■日本人は12歳の少年





井上達夫/香山リカ『憲法の裏側』ぷねうま舎

井上達夫様、ご恵存賜り、ありがとうございました。

連合国軍最高司令官のマッカーサーが解任されたとき、彼がある公聴会で語った日本人観は、有名です。アメリカ人は成熟した45歳の熟年であるのに対して、日本人は12歳の少年である、と。
 このマッカーサーの発言は、傲慢な軍人のたんなるたわごとであり、一蹴してかまわないでしょう。けれども日本人の政治的な成熟度についていえば、現代においてもまだ成熟には程遠い。その一例が、左派の人たちの憲法に対する態度(護憲のみで改正論議や国民投票そのものを忌避する態度)である、というわけですね。
 カトリックの国、アイルランドでも、憲法で離婚が認められるようになったのは、1995年の国民投票においてであり、それまでは認められていなかったわけですから、憲法を変えるという政治の手続きは、保守的な文化風土の下では、かなり難しいのでしょう。
 それでもやはり、日本で自衛隊を違憲とするのか合憲とするのかについての憲法解釈、ないし憲法そのものについては、国民投票で明確にしたほうがいいというのですね。これは賛成です。

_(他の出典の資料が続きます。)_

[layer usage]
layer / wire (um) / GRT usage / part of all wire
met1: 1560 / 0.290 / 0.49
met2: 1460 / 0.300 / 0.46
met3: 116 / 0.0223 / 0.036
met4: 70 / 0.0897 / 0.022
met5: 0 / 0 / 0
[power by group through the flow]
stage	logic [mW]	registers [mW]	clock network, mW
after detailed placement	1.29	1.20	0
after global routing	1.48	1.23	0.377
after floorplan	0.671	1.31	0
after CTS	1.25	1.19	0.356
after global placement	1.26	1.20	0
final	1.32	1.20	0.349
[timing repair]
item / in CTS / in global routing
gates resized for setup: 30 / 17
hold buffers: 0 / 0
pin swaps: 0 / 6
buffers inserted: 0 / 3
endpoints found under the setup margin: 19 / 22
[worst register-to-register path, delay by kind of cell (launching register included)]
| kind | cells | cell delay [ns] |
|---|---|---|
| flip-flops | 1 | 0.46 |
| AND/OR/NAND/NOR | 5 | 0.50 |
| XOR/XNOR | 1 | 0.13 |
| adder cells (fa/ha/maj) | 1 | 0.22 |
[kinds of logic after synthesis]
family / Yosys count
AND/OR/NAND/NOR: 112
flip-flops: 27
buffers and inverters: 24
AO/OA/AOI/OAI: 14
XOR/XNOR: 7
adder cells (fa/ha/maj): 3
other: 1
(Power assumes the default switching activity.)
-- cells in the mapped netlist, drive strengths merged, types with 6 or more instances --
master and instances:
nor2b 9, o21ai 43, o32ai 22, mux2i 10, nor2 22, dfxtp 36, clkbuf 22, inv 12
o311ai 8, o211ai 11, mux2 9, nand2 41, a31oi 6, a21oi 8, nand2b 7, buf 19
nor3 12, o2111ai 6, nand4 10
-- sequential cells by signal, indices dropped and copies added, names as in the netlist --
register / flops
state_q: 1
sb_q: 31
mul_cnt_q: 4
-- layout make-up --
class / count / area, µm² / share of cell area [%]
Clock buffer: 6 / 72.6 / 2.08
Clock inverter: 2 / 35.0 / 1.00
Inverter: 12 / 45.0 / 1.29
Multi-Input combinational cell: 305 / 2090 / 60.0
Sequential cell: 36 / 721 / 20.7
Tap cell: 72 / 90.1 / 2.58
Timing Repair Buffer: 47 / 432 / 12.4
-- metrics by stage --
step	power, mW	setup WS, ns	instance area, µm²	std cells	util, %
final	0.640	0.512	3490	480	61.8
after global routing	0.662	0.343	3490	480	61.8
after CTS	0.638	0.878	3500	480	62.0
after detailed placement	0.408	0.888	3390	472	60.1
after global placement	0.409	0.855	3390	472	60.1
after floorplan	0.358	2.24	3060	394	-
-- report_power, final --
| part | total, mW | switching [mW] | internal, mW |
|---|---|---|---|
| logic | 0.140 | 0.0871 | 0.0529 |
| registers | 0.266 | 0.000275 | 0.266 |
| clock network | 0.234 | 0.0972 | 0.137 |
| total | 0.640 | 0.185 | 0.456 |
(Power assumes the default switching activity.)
==> src/rtl/ar_alloc_ctrl.sv <==
// ar_alloc_ctrl: holds one upstream AR, obtains a UID from the ROB tag map, issues the AR downstream with ARID=UID
// Ports: s_ar* upstream AR slave; m_ar* downstream AR master (m_arid carries the UID);
//        alloc_req/alloc_orig_id/alloc_gnt/alloc_uid allocator alloc interface;
//        busy (not IDLE), stall_cnt (saturating no-grant ALLOC cycles), issued_cnt (wrapping downstream handshakes),
//        alloc_timeout (watchdog flag, only active when AR_ALLOC_WATCHDOG_EN is defined, otherwise tied 0)
module ar_alloc_ctrl #(
  parameter int ID_WIDTH        = 4,
  parameter int UID_W           = 8,
  parameter int ADDR_WIDTH      = 32,
  parameter int LEN_WIDTH       = 8,
  parameter int STALL_CNT_W     = 16,
  parameter int WATCHDOG_CYCLES = 255
) (
  input  logic                   clk,
  input  logic                   rst_n,
  input  logic                   s_arvalid,
  output logic                   s_arready,
  input  logic [ID_WIDTH-1:0]    s_arid,
  input  logic [ADDR_WIDTH-1:0]  s_araddr,
  input  logic [LEN_WIDTH-1:0]   s_arlen,
  output logic                   m_arvalid,
  input  logic                   m_arready,
  output logic [UID_W-1:0]       m_arid,
  output logic [ADDR_WIDTH-1:0]  m_araddr,
  output logic [LEN_WIDTH-1:0]   m_arlen,
  output logic                   alloc_req,
  output logic [ID_WIDTH-1:0]    alloc_orig_id,
  input  logic                   alloc_gnt,
  input  logic [UID_W-1:0]       alloc_uid,
  output logic                   busy,
  output logic [STALL_CNT_W-1:0] stall_cnt,
  output logic [15:0]            issued_cnt,
  output logic                   alloc_timeout
);
  typedef enum logic [1:0] {IDLE, ALLOC, ISSUE} state_t;
  state_t state;
  logic [ID_WIDTH-1:0] id_q;
  if (WATCHDOG_CYCLES < 1) begin : g_bad_wd
    $error("WATCHDOG_CYCLES must be >= 1");
  end
  assign alloc_orig_id = id_q;
  always_ff @(posedge clk) begin
    if (!rst_n) begin
      state      <= IDLE;
      s_arready  <= 1'b1;
      m_arvalid  <= 1'b0;
      alloc_req  <= 1'b0;
      busy       <= 1'b0;
      id_q       <= '0;
      m_araddr   <= '0;
      m_arlen    <= '0;
      m_arid     <= '0;
      stall_cnt  <= '0;
      issued_cnt <= '0;
    end else begin
      case (state)
        IDLE: if (s_arvalid) begin
          state     <= ALLOC;
          s_arready <= 1'b0;
          alloc_req <= 1'b1;
          busy      <= 1'b1;
          id_q      <= s_arid;
          m_araddr  <= s_araddr;
          m_arlen   <= s_arlen;
        end
        ALLOC: if (alloc_gnt) begin
          state     <= ISSUE;
          alloc_req <= 1'b0;
          m_arvalid <= 1'b1;
          m_arid    <= alloc_uid;
        end else if (~&stall_cnt) begin
          stall_cnt <= stall_cnt + 1'b1;
        end
        ISSUE: if (m_arready) begin
          state      <= IDLE;
          m_arvalid  <= 1'b0;
          s_arready  <= 1'b1;
          busy       <= 1'b0;
          issued_cnt <= issued_cnt + 1'b1;
        end
        default: begin
          state     <= IDLE;
          s_arready <= 1'b1;
          m_arvalid <= 1'b0;
          alloc_req <= 1'b0;
          busy      <= 1'b0;
        end
      endcase
    end
  end
`ifdef AR_ALLOC_WATCHDOG_EN
  localparam int WD_W = $clog2(WATCHDOG_CYCLES + 1);
  logic [WD_W-1:0] wd_cnt;
  always_ff @(posedge clk) begin
    if (!rst_n) begin
      wd_cnt        <= '0;
      alloc_timeout <= 1'b0;
    end else if (state == IDLE && s_arvalid) begin
      wd_cnt <= '0;
    end else if (state == ALLOC && !alloc_gnt) begin
      if (wd_cnt != WD_W'(WATCHDOG_CYCLES)) wd_cnt <= wd_cnt + 1'b1;
      if (wd_cnt == WD_W'(WATCHDOG_CYCLES - 1)) alloc_timeout <= 1'b1;
    end
  end
`else
  assign alloc_timeout = 1'b0;
`endif
endmodule
==> config.mk <==
export PLATFORM = sky130hd
export DESIGN_NAME = ar_alloc_ctrl
export DESIGN_NICKNAME = d
export VERILOG_FILES = /design/src/rtl/ar_alloc_ctrl.sv
export SDC_FILE = /design/constraint.sdc
export NUM_CORES = 1
export LEC_CHECK = 0
export CORE_MARGIN = 5
export CORE_UTILIZATION = 48
export CTS_BUF_LIST = sky130_fd_sc_hd__clkbuf_8
export DETAILED_ROUTE_END_ITERATION = 6
export GPL_TIMING_DRIVEN = 0
export PLACE_DENSITY = 0.87
export SYNTH_ARGS = -nofsm -noshare
export SYNTH_HDL_FRONTEND = slang
export SYNTH_SLANG_ARGS = --single-unit
==> constraint.sdc <==
create_clock -name clk -period 4.5 [get_ports clk]
set_input_delay 1.35 -clock clk [delete_from_list [all_inputs] [get_ports clk]]
set_output_delay 1.35 -clock clk [all_outputs]
set_load 0.01 [all_outputs]
## Word-level counts from Yosys, hierarchy flattened

Index checks and enable logic that the tools add are counted.
Widths: inputs -> output; s select.

| storage, ports and cells | value |
|---|---|
| flip-flop bits (word level) | 90 |
| logic and storage cells | 47 |
| output and inout port bits | 89 |

| operators by class | value |
|---|---|
| equal/unequal tests | 5 |
| bitwise operators | 5 |
| reductions and logical operators | 10 |
| mux-type cells | 14 |
| add/subtract/negate cells | 2 |

Operator list:

| cell | number |
|---|---|
| $add 16x1->16 const B | 2 |
| $reduce_and 16->1 | 1 |
| $reduce_and 3->1 | 5 |
| $pmux 1 s3 | 4 |
| $mux 1 | 6 |
| $mux 2 | 3 |
| $ne 2x2->1 const B | 3 |
| $pmux 2 s3 | 1 |
| $reduce_and 2->1 | 3 |
| $not 1->1 | 5 |
| $eq 2x1->1 const B | 1 |
| $eq 2x2->1 const B | 1 |
| $logic_not 2->1 | 1 |

## Longest topological paths before layout

Gate-level depths: netlist of the first run.

| logic depth | value |
|---|---|
| depth in word-level cells | 3 |
| gate-level depth with buffers | 7 |
| depth with buffers taken out | 5 |

## Worst setup path before layout of the first run

OpenSTA, ideal clock, no wires.

| path | value |
|---|---|
| path kind | input to register |
| from | in alloc_gnt |
| to | reg stall_cnt[14] |
| setup time | 0.070 ns |
| data arrival time | 2.843 ns |
| stages on the path | 6 |
| required time | 4.430 ns |
| setup slack | 1.587 ns |
| cells stage by stage | or3b_1 > buf_2 > or3_1 > buf_2 > or4_1 > a21oi_1 |

| on the way | value |
|---|---|
| word-level cells in the longest chain between the ends | 2 |

RTL lines:

| element | RTL line | source |
|---|---|---|
| start, declared | 28 | `input logic alloc_gnt,` |
| $not 1->1 (no source line) | n/a |  |
| $reduce_and 3->1 (no source line) | n/a |  |
| end signal, assigned | 72 | `stall_cnt <= stall_cnt + 1'b1;` |
| end, declared | 31 | `output logic [STALL_CNT_W-1:0] stall_cnt,` |

Every way passes these cells.
A chain may end at the register's enable or synchronous reset.

## Worst setup path after layout of the first run

Ends and elaborated chain as after synthesis.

 日米安全保障についていえば、アメリカは海外における世界戦略の拠点たる日本を、ほぼただで日本に提供してもらってきた。在日米軍駐留費の75%は日本負担である。こうしたアメリカの態度に対して、日本は日米安保の現状を見直したいと迫るべきである。それが大人の交渉術である、というわけですね。けれども憲法九条があるせいで、日本政府はアメリカと対等に渡り合うことができない、というのが戦後日本の悲しい現実政治であったと。

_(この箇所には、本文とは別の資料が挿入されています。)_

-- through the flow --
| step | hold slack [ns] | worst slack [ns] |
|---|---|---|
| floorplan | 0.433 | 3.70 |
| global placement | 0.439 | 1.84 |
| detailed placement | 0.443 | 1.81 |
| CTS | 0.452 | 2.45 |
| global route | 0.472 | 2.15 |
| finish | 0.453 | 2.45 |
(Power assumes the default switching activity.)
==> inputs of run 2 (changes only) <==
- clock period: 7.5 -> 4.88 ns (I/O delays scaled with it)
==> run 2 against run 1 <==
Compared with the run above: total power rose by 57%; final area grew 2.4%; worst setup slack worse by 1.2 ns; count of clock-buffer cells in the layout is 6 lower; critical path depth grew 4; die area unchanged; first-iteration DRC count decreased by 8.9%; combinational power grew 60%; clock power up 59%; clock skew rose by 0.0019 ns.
<file path="src/rtl/lstm_gate_scheduler.sv">
// Time-shares one W*x + U*h datapath across the i/f/o/g gates of an LSTM cell, adds per-gate bias.
// Optional macro LSTM_SAT_EN: bias add saturates instead of wrapping.
module lstm_gate_scheduler #(
  parameter int DATA_WIDTH  = 16,
  parameter int FRACT_WIDTH = 8
) (
  input  logic                         clk,
  input  logic                         rst,
  input  logic                         in_valid,
  output logic                         in_ready,
  input  logic signed [DATA_WIDTH-1:0] in_x,
  input  logic signed [DATA_WIDTH-1:0] in_h,
  input  logic                         cfg_we,
  input  logic [1:0]                   cfg_gate,
  input  logic [1:0]                   cfg_sel,
  input  logic signed [DATA_WIDTH-1:0] cfg_data,
  output logic                         cfg_err,
  output logic signed [DATA_WIDTH-1:0] dp_w,
  output logic signed [DATA_WIDTH-1:0] dp_x,
  output logic signed [DATA_WIDTH-1:0] dp_u,
  output logic signed [DATA_WIDTH-1:0] dp_h,
  input  logic signed [DATA_WIDTH-1:0] dp_result,
  output logic signed [DATA_WIDTH-1:0] out_i,
  output logic signed [DATA_WIDTH-1:0] out_f,
  output logic signed [DATA_WIDTH-1:0] out_o,
  output logic signed [DATA_WIDTH-1:0] out_g,
  output logic                         out_valid,
  input  logic                         out_ready
);

  localparam logic signed [DATA_WIDTH-1:0] ONE     = DATA_WIDTH'(1) << FRACT_WIDTH;
  localparam logic signed [DATA_WIDTH-1:0] MAX_VAL = {1'b0, {(DATA_WIDTH-1){1'b1}}};
  localparam logic signed [DATA_WIDTH-1:0] MIN_VAL = {1'b1, {(DATA_WIDTH-1){1'b0}}};

  typedef enum logic [1:0] {IDLE, RUN, DONE} state_t;

  state_t state, state_nxt;
  logic [1:0] gcnt;
  logic signed [DATA_WIDTH-1:0] w_reg [4];
  logic signed [DATA_WIDTH-1:0] u_reg [4];
  logic signed [DATA_WIDTH-1:0] b_reg [4];
  logic signed [DATA_WIDTH-1:0] res   [4];
  logic signed [DATA_WIDTH-1:0] x_lat, h_lat;
  logic cfg_bad, cfg_ok;

  // One extra bit keeps the true sum; the top two bits disagree exactly on overflow.
  function automatic logic signed [DATA_WIDTH-1:0] bias_add(
    input logic signed [DATA_WIDTH-1:0] a,
    input logic signed [DATA_WIDTH-1:0] b
  );
    logic signed [DATA_WIDTH:0] sum;
    sum = {a[DATA_WIDTH-1], a} + {b[DATA_WIDTH-1], b};
`ifdef LSTM_SAT_EN
    if (sum[DATA_WIDTH] != sum[DATA_WIDTH-1])
      return sum[DATA_WIDTH] ? MIN_VAL : MAX_VAL;
`endif
    return sum[DATA_WIDTH-1:0];
  endfunction

  always_ff @(posedge clk or posedge rst) begin
    if (rst) state <= IDLE;
    else     state <= state_nxt;
  end

  always_comb begin
    state_nxt = state;
    case (state)
      IDLE:    if (in_valid) state_nxt = RUN;
      RUN:     if (gcnt == 2'd3) state_nxt = DONE;
      DONE:    if (out_ready) state_nxt = IDLE;
      default: state_nxt = IDLE;
    endcase
  end

  assign in_ready  = (state == IDLE);
  assign out_valid = (state == DONE);
  assign cfg_bad   = cfg_we && ((state == RUN) || (cfg_sel == 2'd3));
  assign cfg_ok    = cfg_we && !cfg_bad;

  always_comb begin
    dp_w = '0;
    dp_u = '0;
    dp_x = '0;
    dp_h = '0;
    if (state == RUN) begin
      dp_w = w_reg[gcnt];
      dp_u = u_reg[gcnt];
      dp_x = x_lat;
      dp_h = h_lat;
    end
  end

  // Sample latch, gate counter and per-gate result capture.
  always_ff @(posedge clk or posedge rst) begin
    if (rst) begin
      gcnt  <= '0;
      x_lat <= '0;
      h_lat <= '0;
      for (int k = 0; k < 4; k++) res[k] <= '0;
    end else begin
      if (state == IDLE && in_valid) begin
        x_lat <= in_x;
        h_lat <= in_h;
        gcnt  <= '0;
      end else if (state == RUN) begin
        res[gcnt] <= bias_add(dp_result, b_reg[gcnt]);
        gcnt      <= gcnt + 2'd1;
      end
    end
  end

  // Register file; writes from RUN are dropped so an in-flight sample sees stable weights.
  always_ff @(posedge clk or posedge rst) begin
    if (rst) begin
      cfg_err <= 1'b0;
      for (int k = 0; k < 4; k++) begin
        w_reg[k] <= ONE;
        u_reg[k] <= ONE;
        b_reg[k] <= '0;
      end
    end else begin
      cfg_err <= cfg_bad;
      if (cfg_ok) begin
        case (cfg_sel)
          2'd0:    w_reg[cfg_gate] <= cfg_data;
          2'd1:    u_reg[cfg_gate] <= cfg_data;
          default: b_reg[cfg_gate] <= cfg_data;
        endcase
      end
    end
  end

  assign out_i = res[0];
  assign out_f = res[1];
  assign out_o = res[2];
  assign out_g = res[3];

endmodule

</file>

 ところが安倍政権になって、解釈改憲を通じて、これまでのような「九条」をカードとする政治のやり方を変えた。しかしそれは、アメリカに対して日本の主体性を示すというよりも、アメリカがはじめる軍事行動に自衛隊を(地域限定を外して)参加させるというもので、軍事的な対米従属構造を強化するものになっている。これはおかしい、むしろ日本はアメリカと対等な外交関係を築くべきだ、ということですね。

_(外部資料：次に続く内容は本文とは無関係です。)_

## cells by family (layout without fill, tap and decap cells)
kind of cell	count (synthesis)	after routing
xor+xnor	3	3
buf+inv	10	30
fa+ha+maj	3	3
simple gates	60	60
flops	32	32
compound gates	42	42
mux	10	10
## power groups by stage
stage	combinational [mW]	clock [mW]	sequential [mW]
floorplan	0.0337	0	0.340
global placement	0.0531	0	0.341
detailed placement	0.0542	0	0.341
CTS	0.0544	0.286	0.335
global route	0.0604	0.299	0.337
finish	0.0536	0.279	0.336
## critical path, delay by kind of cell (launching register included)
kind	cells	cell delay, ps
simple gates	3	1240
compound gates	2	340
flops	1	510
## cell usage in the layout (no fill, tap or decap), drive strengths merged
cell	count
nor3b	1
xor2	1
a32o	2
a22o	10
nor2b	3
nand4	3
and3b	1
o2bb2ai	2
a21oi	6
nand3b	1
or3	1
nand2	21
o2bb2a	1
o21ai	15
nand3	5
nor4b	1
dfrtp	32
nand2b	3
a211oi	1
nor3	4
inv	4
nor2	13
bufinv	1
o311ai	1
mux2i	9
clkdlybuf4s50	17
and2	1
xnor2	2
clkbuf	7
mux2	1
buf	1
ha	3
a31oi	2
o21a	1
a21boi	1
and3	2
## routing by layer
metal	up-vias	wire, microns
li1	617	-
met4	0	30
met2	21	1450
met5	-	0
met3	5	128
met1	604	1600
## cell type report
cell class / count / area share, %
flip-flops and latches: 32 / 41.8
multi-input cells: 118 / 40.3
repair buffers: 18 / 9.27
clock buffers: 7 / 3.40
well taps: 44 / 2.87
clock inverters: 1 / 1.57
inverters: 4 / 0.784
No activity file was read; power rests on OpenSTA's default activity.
[src/rtl/alu_ex_stage_if.sv]
// alu_ex_stage_if: upstream bundle, ALU hookup and downstream result signals of the execute stage.
interface alu_ex_stage_if #(
   parameter int DATA_W = 32,
   parameter int RD_W = 5,
   parameter int CNT_W = 16
);
   logic in_valid;
   logic in_ready;
   logic [2:0] in_op;
   logic [DATA_W-1:0] in_a;
   logic [DATA_W-1:0] in_b;
   logic [RD_W-1:0] in_rd;
   logic [1:0] in_br;
   logic [2:0] alu_op;
   logic [DATA_W-1:0] alu_a;
   logic [DATA_W-1:0] alu_b;
   logic [DATA_W-1:0] alu_res;
   logic alu_zero;
   logic alu_ovf;
   logic out_valid;
   logic out_ready;
   logic [DATA_W-1:0] out_res;
   logic [RD_W-1:0] out_rd;
   logic out_wen;
   logic out_taken;
   logic out_ovf;
   logic [CNT_W-1:0] ovf_cnt;
   modport slave (
      input in_valid, in_op, in_a, in_b, in_rd, in_br, alu_res, alu_zero, alu_ovf, out_ready,
      output in_ready, alu_op, alu_a, alu_b, out_valid, out_res, out_rd, out_wen, out_taken, out_ovf, ovf_cnt
   );
   modport master (
      output in_valid, in_op, in_a, in_b, in_rd, in_br, alu_res, alu_zero, alu_ovf, out_ready,
      input in_ready, alu_op, alu_a, alu_b, out_valid, out_res, out_rd, out_wen, out_taken, out_ovf, ovf_cnt
   );
endinterface

[src/rtl/alu_ex_stage.sv]
// alu_ex_stage: two-register execute stage; S1 feeds an external ALU, S2 captures result plus writeback/branch info.
module alu_ex_stage #(
   parameter int DATA_W = 32,
   parameter int RD_W = 5,
   parameter int CNT_W = 16
) (
   input logic clk,
   input logic rst_n,
   input logic flush,
   alu_ex_stage_if.slave bus
);
   logic s1_valid;
   logic [2:0] s1_op;
   logic [DATA_W-1:0] s1_a;
   logic [DATA_W-1:0] s1_b;
   logic [RD_W-1:0] s1_rd;
   logic [1:0] s1_br;
   logic s2_valid;
   logic [DATA_W-1:0] s2_res;
   logic [RD_W-1:0] s2_rd;
   logic s2_wen;
   logic s2_taken;
   logic s2_ovf;
   logic [CNT_W-1:0] cnt;
   logic s2_adv;
   logic acc;
   logic drain;
   logic ovf_n;
   logic taken_n;
   logic wen_n;
   assign s2_adv = s1_valid && (!s2_valid || bus.out_ready);
   assign bus.in_ready = !s1_valid || s2_adv;
   assign acc = bus.in_valid && bus.in_ready;
   assign drain = s2_valid && bus.out_ready;
   // only add/sub overflow is architectural; the ALU flag is meaningless for other ops
   assign ovf_n = bus.alu_ovf && (s1_op == 3'b010 || s1_op == 3'b110);
   assign taken_n = (s1_br == 2'b01 && bus.alu_zero) || (s1_br == 2'b10 && !bus.alu_zero);
   assign wen_n = (s1_rd != '0) && (s1_br == 2'b00 || s1_br == 2'b11) && !ovf_n;
   assign bus.alu_op = s1_op;
   assign bus.alu_a = s1_a;
   assign bus.alu_b = s1_b;
   assign bus.out_valid = s2_valid;
   assign bus.out_res = s2_res;
   assign bus.out_rd = s2_rd;
   assign bus.out_wen = s2_wen;
   assign bus.out_taken = s2_taken;
   assign bus.out_ovf = s2_ovf;
   assign bus.ovf_cnt = cnt;
   always_ff @(posedge clk or negedge rst_n) begin
      if (!rst_n) begin
         s1_valid <= 1'b0;
         s1_op <= 3'b000;
         s1_a <= '0;
         s1_b <= '0;
         s1_rd <= '0;
         s1_br <= 2'b00;
      end else begin
         s1_valid <= flush ? 1'b0 : acc ? 1'b1 : s2_adv ? 1'b0 : s1_valid;
         if (acc) begin
            s1_op <= bus.in_op;
            s1_a <= bus.in_a;
            s1_b <= bus.in_b;
            s1_rd <= bus.in_rd;
            s1_br <= bus.in_br;
         end
      end
   end
   always_ff @(posedge clk or negedge rst_n) begin
      if (!rst_n) begin
         s2_valid <= 1'b0;
         s2_res <= '0;
         s2_rd <= '0;
         s2_wen <= 1'b0;
         s2_taken <= 1'b0;
         s2_ovf <= 1'b0;
      end else begin
         s2_valid <= flush ? 1'b0 : s2_adv ? 1'b1 : drain ? 1'b0 : s2_valid;
         if (s2_adv) begin
            s2_res <= bus.alu_res;
            s2_rd <= s1_rd;
            s2_wen <= wen_n;
            s2_taken <= taken_n;
            s2_ovf <= ovf_n;
         end
      end
   end
   // delivered-overflow counter survives flush; saturates rather than wrapping
   always_ff @(posedge clk or negedge rst_n) begin
      if (!rst_n) cnt <= '0;
      else if (drain && s2_ovf && !(&cnt)) cnt <= cnt + 1'b1;
   end
endmodule

[src/flat_wrapper.sv]
// flat-port wrapper written by rule: the top's interface ports become plain ports
module alu_ex_stage_flat 
#(
   parameter int DATA_W = 32,
   parameter int RD_W = 5,
   parameter int CNT_W = 16
)
  (clk, rst_n, flush, bus_in_valid, bus_in_op, bus_in_a, bus_in_b, bus_in_rd, bus_in_br, bus_alu_res, bus_alu_zero, bus_alu_ovf, bus_out_ready, bus_in_ready, bus_alu_op, bus_alu_a, bus_alu_b, bus_out_valid, bus_out_res, bus_out_rd, bus_out_wen, bus_out_taken, bus_out_ovf, bus_ovf_cnt);
  alu_ex_stage_if #(.DATA_W(DATA_W), .RD_W(RD_W), .CNT_W(CNT_W)) bus_i ();
  input logic clk;
  input logic rst_n;
  input logic flush;
  input wire logic [$bits(bus_i.in_valid)-1:0] bus_in_valid;
  input wire logic [$bits(bus_i.in_op)-1:0] bus_in_op;
  input wire logic [$bits(bus_i.in_a)-1:0] bus_in_a;
  input wire logic [$bits(bus_i.in_b)-1:0] bus_in_b;
  input wire logic [$bits(bus_i.in_rd)-1:0] bus_in_rd;
  input wire logic [$bits(bus_i.in_br)-1:0] bus_in_br;
  input wire logic [$bits(bus_i.alu_res)-1:0] bus_alu_res;
  input wire logic [$bits(bus_i.alu_zero)-1:0] bus_alu_zero;
  input wire logic [$bits(bus_i.alu_ovf)-1:0] bus_alu_ovf;
  input wire logic [$bits(bus_i.out_ready)-1:0] bus_out_ready;
  output wire logic [$bits(bus_i.in_ready)-1:0] bus_in_ready;
  output wire logic [$bits(bus_i.alu_op)-1:0] bus_alu_op;
  output wire logic [$bits(bus_i.alu_a)-1:0] bus_alu_a;
  output wire logic [$bits(bus_i.alu_b)-1:0] bus_alu_b;
  output wire logic [$bits(bus_i.out_valid)-1:0] bus_out_valid;
  output wire logic [$bits(bus_i.out_res)-1:0] bus_out_res;
  output wire logic [$bits(bus_i.out_rd)-1:0] bus_out_rd;
  output wire logic [$bits(bus_i.out_wen)-1:0] bus_out_wen;
  output wire logic [$bits(bus_i.out_taken)-1:0] bus_out_taken;
  output wire logic [$bits(bus_i.out_ovf)-1:0] bus_out_ovf;
  output wire logic [$bits(bus_i.ovf_cnt)-1:0] bus_ovf_cnt;
  assign bus_i.in_valid = bus_in_valid;
  assign bus_i.in_op = bus_in_op;
  assign bus_i.in_a = bus_in_a;
  assign bus_i.in_b = bus_in_b;
  assign bus_i.in_rd = bus_in_rd;
  assign bus_i.in_br = bus_in_br;
  assign bus_i.alu_res = bus_alu_res;
  assign bus_i.alu_zero = bus_alu_zero;
  assign bus_i.alu_ovf = bus_alu_ovf;
  assign bus_i.out_ready = bus_out_ready;
  assign bus_in_ready = bus_i.in_ready;
  assign bus_alu_op = bus_i.alu_op;
  assign bus_alu_a = bus_i.alu_a;
  assign bus_alu_b = bus_i.alu_b;
  assign bus_out_valid = bus_i.out_valid;
  assign bus_out_res = bus_i.out_res;
  assign bus_out_rd = bus_i.out_rd;
  assign bus_out_wen = bus_i.out_wen;
  assign bus_out_taken = bus_i.out_taken;
  assign bus_out_ovf = bus_i.out_ovf;
  assign bus_ovf_cnt = bus_i.ovf_cnt;
  alu_ex_stage #(.DATA_W(DATA_W), .RD_W(RD_W), .CNT_W(CNT_W)) u_core (.clk(clk), .rst_n(rst_n), .flush(flush), .bus(bus_i));
endmodule
[config.mk]
export PLATFORM = sky130hd
export DESIGN_NAME = alu_ex_stage_flat
export DESIGN_NICKNAME = d
export VERILOG_FILES = /design/src/rtl/alu_ex_stage_if.sv /design/src/rtl/alu_ex_stage.sv /design/src/flat_wrapper.sv
export SDC_FILE = /design/constraint.sdc
export NUM_CORES = 1
export LEC_CHECK = 0
export CAP_MARGIN = 20
export CORE_MARGIN = 8
export CORE_UTILIZATION = 41
export CTS_CLUSTER_DIAMETER = 80
export DETAILED_ROUTE_END_ITERATION = 6
export MAX_ROUTING_LAYER = met4
export PLACE_DENSITY = 0.9
export RECOVER_POWER = 50
export SYNTH_ARGS = -nofsm -noshare
export SYNTH_HDL_FRONTEND = slang
export SYNTH_SLANG_ARGS = --single-unit
[constraint.sdc]
create_clock -name clk -period 2.1 [get_ports clk]
set_input_delay 0.525 -clock clk [delete_from_list [all_inputs] [get_ports clk]]
set_output_delay 0.525 -clock clk [all_outputs]
set_load 0.03 [all_outputs]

 この日米安全保障に関する安倍政権の戦術は、しかし、解釈改憲によって軍事的な交渉の対等性を手にしつつも、それをいったんわきに置いてアメリカに協力するという、二面的作戦的なものでしょう。外交上のカードを多く手にすることに資するものでしょう。いずれにせよ、アメリカと日本が軍事的に対等な関係を築くとすれば、日本はそれなりに軍事費を増大させる必要があり、そのことに対して国民が大人の判断をすることはできるのか。日本人は、軍事的な危機感に欠けている、というのは、かつて私の指導教官だった鬼塚先生が1980年代後半に力説されていたことでした。
 日本人は、この日本という国を軍事的にどう守るのか。それをストレートに考えてストレートに憲法で表現しようとすると、しかし今度は怖くなってしまう。怖いので議論を避けようとする。実際問題として、日米同盟を離れて軍事的に自立できるはずがない。やはりアメリカの軍事力を当てにしよう、というのが現代の日本人の自画像でしょう。日本人の「自信のなさ」といえばその通りだと思います。